<<<<

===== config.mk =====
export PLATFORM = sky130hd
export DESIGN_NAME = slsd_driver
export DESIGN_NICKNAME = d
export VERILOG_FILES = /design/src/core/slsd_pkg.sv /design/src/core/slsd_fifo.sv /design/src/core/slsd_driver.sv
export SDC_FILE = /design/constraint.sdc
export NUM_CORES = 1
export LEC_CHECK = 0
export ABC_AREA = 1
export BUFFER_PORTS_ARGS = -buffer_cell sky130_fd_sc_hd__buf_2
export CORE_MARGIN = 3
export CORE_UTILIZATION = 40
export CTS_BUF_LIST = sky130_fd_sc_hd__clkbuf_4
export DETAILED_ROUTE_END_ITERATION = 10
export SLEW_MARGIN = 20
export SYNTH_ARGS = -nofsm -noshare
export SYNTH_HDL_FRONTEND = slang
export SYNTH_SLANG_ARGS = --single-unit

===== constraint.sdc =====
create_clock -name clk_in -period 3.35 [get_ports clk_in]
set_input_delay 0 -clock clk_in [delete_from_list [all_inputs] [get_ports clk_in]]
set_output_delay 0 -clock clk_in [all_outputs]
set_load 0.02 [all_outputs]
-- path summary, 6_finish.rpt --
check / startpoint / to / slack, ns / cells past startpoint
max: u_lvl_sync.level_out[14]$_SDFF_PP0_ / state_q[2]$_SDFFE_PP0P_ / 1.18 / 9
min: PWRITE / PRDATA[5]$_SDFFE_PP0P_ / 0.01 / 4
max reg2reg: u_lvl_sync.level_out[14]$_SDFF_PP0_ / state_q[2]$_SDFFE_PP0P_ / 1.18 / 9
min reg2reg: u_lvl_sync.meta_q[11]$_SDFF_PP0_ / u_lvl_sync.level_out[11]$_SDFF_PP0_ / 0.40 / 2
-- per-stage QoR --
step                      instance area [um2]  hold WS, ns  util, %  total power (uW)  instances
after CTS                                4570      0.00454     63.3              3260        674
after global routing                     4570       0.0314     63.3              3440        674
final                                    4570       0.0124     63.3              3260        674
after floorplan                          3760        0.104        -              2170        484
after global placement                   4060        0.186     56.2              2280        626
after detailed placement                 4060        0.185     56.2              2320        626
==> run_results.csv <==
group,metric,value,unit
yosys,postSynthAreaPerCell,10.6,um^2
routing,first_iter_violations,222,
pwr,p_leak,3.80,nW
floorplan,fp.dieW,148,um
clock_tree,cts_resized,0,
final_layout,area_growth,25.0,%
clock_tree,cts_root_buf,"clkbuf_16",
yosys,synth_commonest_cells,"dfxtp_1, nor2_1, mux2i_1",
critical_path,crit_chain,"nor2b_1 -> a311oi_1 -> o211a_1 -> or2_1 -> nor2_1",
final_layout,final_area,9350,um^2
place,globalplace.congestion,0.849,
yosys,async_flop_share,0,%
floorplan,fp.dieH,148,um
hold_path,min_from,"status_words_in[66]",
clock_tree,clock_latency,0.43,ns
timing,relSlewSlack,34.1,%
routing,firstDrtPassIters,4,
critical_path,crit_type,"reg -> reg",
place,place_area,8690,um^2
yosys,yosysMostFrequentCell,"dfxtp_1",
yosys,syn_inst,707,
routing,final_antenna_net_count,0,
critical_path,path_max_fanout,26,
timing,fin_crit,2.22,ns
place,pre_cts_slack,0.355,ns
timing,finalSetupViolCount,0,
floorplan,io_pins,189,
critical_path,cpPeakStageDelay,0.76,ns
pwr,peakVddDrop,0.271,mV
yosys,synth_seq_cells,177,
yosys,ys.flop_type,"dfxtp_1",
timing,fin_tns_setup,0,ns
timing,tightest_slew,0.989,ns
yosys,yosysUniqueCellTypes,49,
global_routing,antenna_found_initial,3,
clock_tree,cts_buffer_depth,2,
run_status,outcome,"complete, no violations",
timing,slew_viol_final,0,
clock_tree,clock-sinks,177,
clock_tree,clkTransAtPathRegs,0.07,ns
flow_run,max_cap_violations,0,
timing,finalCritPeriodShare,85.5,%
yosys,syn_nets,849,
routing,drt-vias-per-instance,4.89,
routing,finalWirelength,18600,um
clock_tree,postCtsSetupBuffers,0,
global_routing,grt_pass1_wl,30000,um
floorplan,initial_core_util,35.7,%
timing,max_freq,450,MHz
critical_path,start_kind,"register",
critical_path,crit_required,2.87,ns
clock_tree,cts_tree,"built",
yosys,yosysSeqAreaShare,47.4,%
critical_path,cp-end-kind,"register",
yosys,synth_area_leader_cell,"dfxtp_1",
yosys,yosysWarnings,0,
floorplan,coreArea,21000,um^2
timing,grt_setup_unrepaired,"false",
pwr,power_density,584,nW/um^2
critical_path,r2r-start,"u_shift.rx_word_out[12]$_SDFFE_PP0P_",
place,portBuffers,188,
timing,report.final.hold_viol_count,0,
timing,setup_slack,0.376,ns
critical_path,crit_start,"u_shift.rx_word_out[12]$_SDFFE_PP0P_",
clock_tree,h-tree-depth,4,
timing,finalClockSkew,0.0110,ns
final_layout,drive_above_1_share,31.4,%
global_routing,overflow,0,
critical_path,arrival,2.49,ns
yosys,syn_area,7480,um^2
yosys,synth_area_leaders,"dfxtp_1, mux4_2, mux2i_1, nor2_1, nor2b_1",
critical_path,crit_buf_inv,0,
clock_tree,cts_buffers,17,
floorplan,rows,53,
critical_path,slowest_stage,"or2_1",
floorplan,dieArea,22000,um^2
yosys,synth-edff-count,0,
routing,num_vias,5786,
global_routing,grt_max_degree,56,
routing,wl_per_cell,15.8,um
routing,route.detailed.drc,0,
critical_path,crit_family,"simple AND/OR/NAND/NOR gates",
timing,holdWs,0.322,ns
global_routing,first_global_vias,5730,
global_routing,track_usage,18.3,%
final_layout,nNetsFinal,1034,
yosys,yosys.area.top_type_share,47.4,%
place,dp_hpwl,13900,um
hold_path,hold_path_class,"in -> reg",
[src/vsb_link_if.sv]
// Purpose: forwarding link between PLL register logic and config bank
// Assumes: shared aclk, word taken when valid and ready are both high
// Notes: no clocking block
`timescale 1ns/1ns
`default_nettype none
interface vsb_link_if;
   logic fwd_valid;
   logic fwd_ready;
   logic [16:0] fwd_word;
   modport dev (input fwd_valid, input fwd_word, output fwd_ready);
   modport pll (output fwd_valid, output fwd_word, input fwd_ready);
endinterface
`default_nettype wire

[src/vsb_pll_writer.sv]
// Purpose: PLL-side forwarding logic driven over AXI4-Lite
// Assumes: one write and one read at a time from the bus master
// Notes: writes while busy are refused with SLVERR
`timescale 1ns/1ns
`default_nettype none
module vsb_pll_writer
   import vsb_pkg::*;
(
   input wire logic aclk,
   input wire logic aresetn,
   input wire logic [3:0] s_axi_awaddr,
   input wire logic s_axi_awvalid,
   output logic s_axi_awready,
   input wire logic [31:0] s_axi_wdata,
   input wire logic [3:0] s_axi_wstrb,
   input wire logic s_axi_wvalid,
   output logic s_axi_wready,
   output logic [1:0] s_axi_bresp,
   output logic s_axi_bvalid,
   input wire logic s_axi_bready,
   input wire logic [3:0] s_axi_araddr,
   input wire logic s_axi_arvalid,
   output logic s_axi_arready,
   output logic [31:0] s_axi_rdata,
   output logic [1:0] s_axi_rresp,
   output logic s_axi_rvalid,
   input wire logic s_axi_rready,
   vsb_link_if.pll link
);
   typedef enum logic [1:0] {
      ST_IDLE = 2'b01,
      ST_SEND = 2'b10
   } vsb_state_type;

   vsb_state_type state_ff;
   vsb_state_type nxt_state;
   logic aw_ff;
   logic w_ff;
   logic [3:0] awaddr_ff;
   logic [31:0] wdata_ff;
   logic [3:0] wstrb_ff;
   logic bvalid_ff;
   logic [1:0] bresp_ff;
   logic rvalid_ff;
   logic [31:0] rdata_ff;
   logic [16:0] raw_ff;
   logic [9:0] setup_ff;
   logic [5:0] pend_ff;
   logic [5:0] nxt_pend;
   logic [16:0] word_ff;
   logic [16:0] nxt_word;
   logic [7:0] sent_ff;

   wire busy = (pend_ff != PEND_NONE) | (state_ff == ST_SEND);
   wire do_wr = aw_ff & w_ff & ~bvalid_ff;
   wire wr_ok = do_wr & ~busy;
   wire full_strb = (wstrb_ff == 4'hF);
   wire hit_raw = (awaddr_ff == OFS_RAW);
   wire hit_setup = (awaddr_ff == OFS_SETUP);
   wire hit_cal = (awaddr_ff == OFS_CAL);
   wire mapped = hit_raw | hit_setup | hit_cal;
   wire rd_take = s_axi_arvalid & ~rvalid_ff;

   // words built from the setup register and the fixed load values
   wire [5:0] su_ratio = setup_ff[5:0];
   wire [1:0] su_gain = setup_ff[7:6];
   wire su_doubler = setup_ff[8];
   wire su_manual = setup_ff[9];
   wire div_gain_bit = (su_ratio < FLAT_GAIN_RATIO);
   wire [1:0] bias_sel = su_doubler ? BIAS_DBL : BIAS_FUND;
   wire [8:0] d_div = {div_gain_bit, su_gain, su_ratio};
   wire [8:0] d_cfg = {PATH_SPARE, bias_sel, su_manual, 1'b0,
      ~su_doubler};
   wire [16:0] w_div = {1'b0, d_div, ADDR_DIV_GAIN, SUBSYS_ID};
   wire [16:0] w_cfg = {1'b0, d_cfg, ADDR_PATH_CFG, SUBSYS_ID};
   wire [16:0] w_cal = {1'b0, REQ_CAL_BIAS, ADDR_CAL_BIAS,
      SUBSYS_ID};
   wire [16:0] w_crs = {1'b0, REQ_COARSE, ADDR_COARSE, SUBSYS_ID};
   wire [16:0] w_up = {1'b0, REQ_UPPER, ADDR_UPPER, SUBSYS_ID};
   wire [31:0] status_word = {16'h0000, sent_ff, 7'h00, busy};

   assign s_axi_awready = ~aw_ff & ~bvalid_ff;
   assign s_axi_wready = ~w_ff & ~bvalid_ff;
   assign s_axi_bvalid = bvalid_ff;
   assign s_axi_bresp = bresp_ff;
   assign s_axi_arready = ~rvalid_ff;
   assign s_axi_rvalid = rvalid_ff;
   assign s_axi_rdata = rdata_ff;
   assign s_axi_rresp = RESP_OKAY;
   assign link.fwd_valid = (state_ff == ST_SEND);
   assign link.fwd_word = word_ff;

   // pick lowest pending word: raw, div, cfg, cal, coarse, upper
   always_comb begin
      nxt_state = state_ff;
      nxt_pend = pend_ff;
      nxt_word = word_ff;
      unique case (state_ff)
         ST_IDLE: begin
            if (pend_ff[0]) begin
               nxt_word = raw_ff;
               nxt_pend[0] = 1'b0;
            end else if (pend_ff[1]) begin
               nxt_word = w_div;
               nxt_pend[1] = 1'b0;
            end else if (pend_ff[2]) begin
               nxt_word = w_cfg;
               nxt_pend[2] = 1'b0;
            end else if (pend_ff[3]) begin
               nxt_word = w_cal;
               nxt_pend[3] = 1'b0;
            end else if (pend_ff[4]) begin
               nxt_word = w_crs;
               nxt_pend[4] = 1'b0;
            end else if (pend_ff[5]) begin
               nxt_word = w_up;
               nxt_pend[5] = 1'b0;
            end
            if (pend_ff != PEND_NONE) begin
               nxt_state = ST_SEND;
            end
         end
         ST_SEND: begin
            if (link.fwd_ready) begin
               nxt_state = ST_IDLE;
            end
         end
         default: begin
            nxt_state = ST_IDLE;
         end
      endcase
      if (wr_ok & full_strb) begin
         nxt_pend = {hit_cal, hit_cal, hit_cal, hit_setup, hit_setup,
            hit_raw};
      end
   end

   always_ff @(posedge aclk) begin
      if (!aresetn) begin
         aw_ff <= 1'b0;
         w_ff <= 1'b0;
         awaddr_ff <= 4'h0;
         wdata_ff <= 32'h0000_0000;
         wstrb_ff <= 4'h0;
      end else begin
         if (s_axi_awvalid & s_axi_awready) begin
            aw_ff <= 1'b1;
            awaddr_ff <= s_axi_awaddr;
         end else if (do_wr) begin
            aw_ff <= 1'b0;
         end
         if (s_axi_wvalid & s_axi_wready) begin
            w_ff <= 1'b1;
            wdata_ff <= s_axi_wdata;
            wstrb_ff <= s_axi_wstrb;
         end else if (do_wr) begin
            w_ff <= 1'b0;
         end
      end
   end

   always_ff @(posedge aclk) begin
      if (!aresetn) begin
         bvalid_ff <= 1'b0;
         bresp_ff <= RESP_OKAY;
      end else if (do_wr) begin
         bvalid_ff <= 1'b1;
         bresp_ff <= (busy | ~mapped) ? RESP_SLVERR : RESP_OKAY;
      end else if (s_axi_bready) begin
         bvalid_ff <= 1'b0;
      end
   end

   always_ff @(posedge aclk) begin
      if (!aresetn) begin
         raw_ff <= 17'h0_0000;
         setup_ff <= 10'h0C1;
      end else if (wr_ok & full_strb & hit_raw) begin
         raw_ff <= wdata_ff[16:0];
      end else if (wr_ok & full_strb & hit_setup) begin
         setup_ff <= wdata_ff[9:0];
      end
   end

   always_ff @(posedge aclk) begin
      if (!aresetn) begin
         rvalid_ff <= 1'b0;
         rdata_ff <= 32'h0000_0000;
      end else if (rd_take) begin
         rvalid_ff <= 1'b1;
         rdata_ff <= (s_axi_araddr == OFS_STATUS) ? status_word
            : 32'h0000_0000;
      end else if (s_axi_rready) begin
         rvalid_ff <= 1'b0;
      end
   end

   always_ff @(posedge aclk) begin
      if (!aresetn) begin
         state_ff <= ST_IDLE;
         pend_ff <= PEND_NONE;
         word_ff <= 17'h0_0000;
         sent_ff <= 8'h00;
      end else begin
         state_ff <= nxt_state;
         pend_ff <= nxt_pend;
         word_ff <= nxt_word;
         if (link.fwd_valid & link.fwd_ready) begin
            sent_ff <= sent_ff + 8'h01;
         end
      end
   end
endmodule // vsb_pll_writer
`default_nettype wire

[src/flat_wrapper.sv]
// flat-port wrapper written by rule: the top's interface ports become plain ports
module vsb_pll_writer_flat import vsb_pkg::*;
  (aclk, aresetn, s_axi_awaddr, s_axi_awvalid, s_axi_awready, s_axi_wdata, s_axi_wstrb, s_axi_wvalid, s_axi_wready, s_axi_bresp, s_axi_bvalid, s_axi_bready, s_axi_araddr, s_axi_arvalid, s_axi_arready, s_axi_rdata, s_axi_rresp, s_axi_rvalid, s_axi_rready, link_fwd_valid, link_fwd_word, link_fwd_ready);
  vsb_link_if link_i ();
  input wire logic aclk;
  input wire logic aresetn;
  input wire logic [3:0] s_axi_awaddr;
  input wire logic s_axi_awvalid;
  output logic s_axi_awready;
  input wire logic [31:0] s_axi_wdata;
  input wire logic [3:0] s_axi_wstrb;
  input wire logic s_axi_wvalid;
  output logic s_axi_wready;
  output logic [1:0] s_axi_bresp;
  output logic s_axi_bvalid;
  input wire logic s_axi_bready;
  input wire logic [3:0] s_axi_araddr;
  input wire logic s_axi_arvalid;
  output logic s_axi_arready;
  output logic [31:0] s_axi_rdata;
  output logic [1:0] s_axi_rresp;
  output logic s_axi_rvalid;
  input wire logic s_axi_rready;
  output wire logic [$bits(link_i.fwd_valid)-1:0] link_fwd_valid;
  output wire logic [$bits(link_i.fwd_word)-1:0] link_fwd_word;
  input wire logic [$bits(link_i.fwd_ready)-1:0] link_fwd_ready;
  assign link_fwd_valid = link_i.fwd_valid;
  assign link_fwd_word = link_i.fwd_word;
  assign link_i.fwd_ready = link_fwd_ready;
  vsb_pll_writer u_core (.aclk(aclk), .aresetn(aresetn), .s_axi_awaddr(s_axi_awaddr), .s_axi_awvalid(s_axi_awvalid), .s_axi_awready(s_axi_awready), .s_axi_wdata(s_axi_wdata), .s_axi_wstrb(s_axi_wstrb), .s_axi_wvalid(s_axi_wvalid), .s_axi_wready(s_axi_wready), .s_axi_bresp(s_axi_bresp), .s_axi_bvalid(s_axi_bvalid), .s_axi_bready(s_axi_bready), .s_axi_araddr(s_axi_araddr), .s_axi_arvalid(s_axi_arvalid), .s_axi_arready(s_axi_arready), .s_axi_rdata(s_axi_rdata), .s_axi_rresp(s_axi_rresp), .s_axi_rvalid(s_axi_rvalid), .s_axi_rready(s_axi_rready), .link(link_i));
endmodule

>>>>

▶ **Activity**
Find where the line with "clock_tree,clkTransAtPathRegs,0.07,ns" sits in the material above, then copy exactly from it through the line with "place,dp_hpwl,13900,um". Add no other line.

▶ **Output below**
clock_tree,clkTransAtPathRegs,0.07,ns
flow_run,max_cap_violations,0,
timing,finalCritPeriodShare,85.5,%
yosys,syn_nets,849,
routing,drt-vias-per-instance,4.89,
routing,finalWirelength,18600,um
clock_tree,postCtsSetupBuffers,0,
global_routing,grt_pass1_wl,30000,um
floorplan,initial_core_util,35.7,%
timing,max_freq,450,MHz
critical_path,start_kind,"register",
critical_path,crit_required,2.87,ns
clock_tree,cts_tree,"built",
yosys,yosysSeqAreaShare,47.4,%
critical_path,cp-end-kind,"register",
yosys,synth_area_leader_cell,"dfxtp_1",
yosys,yosysWarnings,0,
floorplan,coreArea,21000,um^2
timing,grt_setup_unrepaired,"false",
pwr,power_density,584,nW/um^2
critical_path,r2r-start,"u_shift.rx_word_out[12]$_SDFFE_PP0P_",
place,portBuffers,188,
timing,report.final.hold_viol_count,0,
timing,setup_slack,0.376,ns
critical_path,crit_start,"u_shift.rx_word_out[12]$_SDFFE_PP0P_",
clock_tree,h-tree-depth,4,
timing,finalClockSkew,0.0110,ns
final_layout,drive_above_1_share,31.4,%
global_routing,overflow,0,
critical_path,arrival,2.49,ns
yosys,syn_area,7480,um^2
yosys,synth_area_leaders,"dfxtp_1, mux4_2, mux2i_1, nor2_1, nor2b_1",
critical_path,crit_buf_inv,0,
clock_tree,cts_buffers,17,
floorplan,rows,53,
critical_path,slowest_stage,"or2_1",
floorplan,dieArea,22000,um^2
yosys,synth-edff-count,0,
routing,num_vias,5786,
global_routing,grt_max_degree,56,
routing,wl_per_cell,15.8,um
routing,route.detailed.drc,0,
critical_path,crit_family,"simple AND/OR/NAND/NOR gates",
timing,holdWs,0.322,ns
global_routing,first_global_vias,5730,
global_routing,track_usage,18.3,%
final_layout,nNetsFinal,1034,
yosys,yosys.area.top_type_share,47.4,%
place,dp_hpwl,13900,um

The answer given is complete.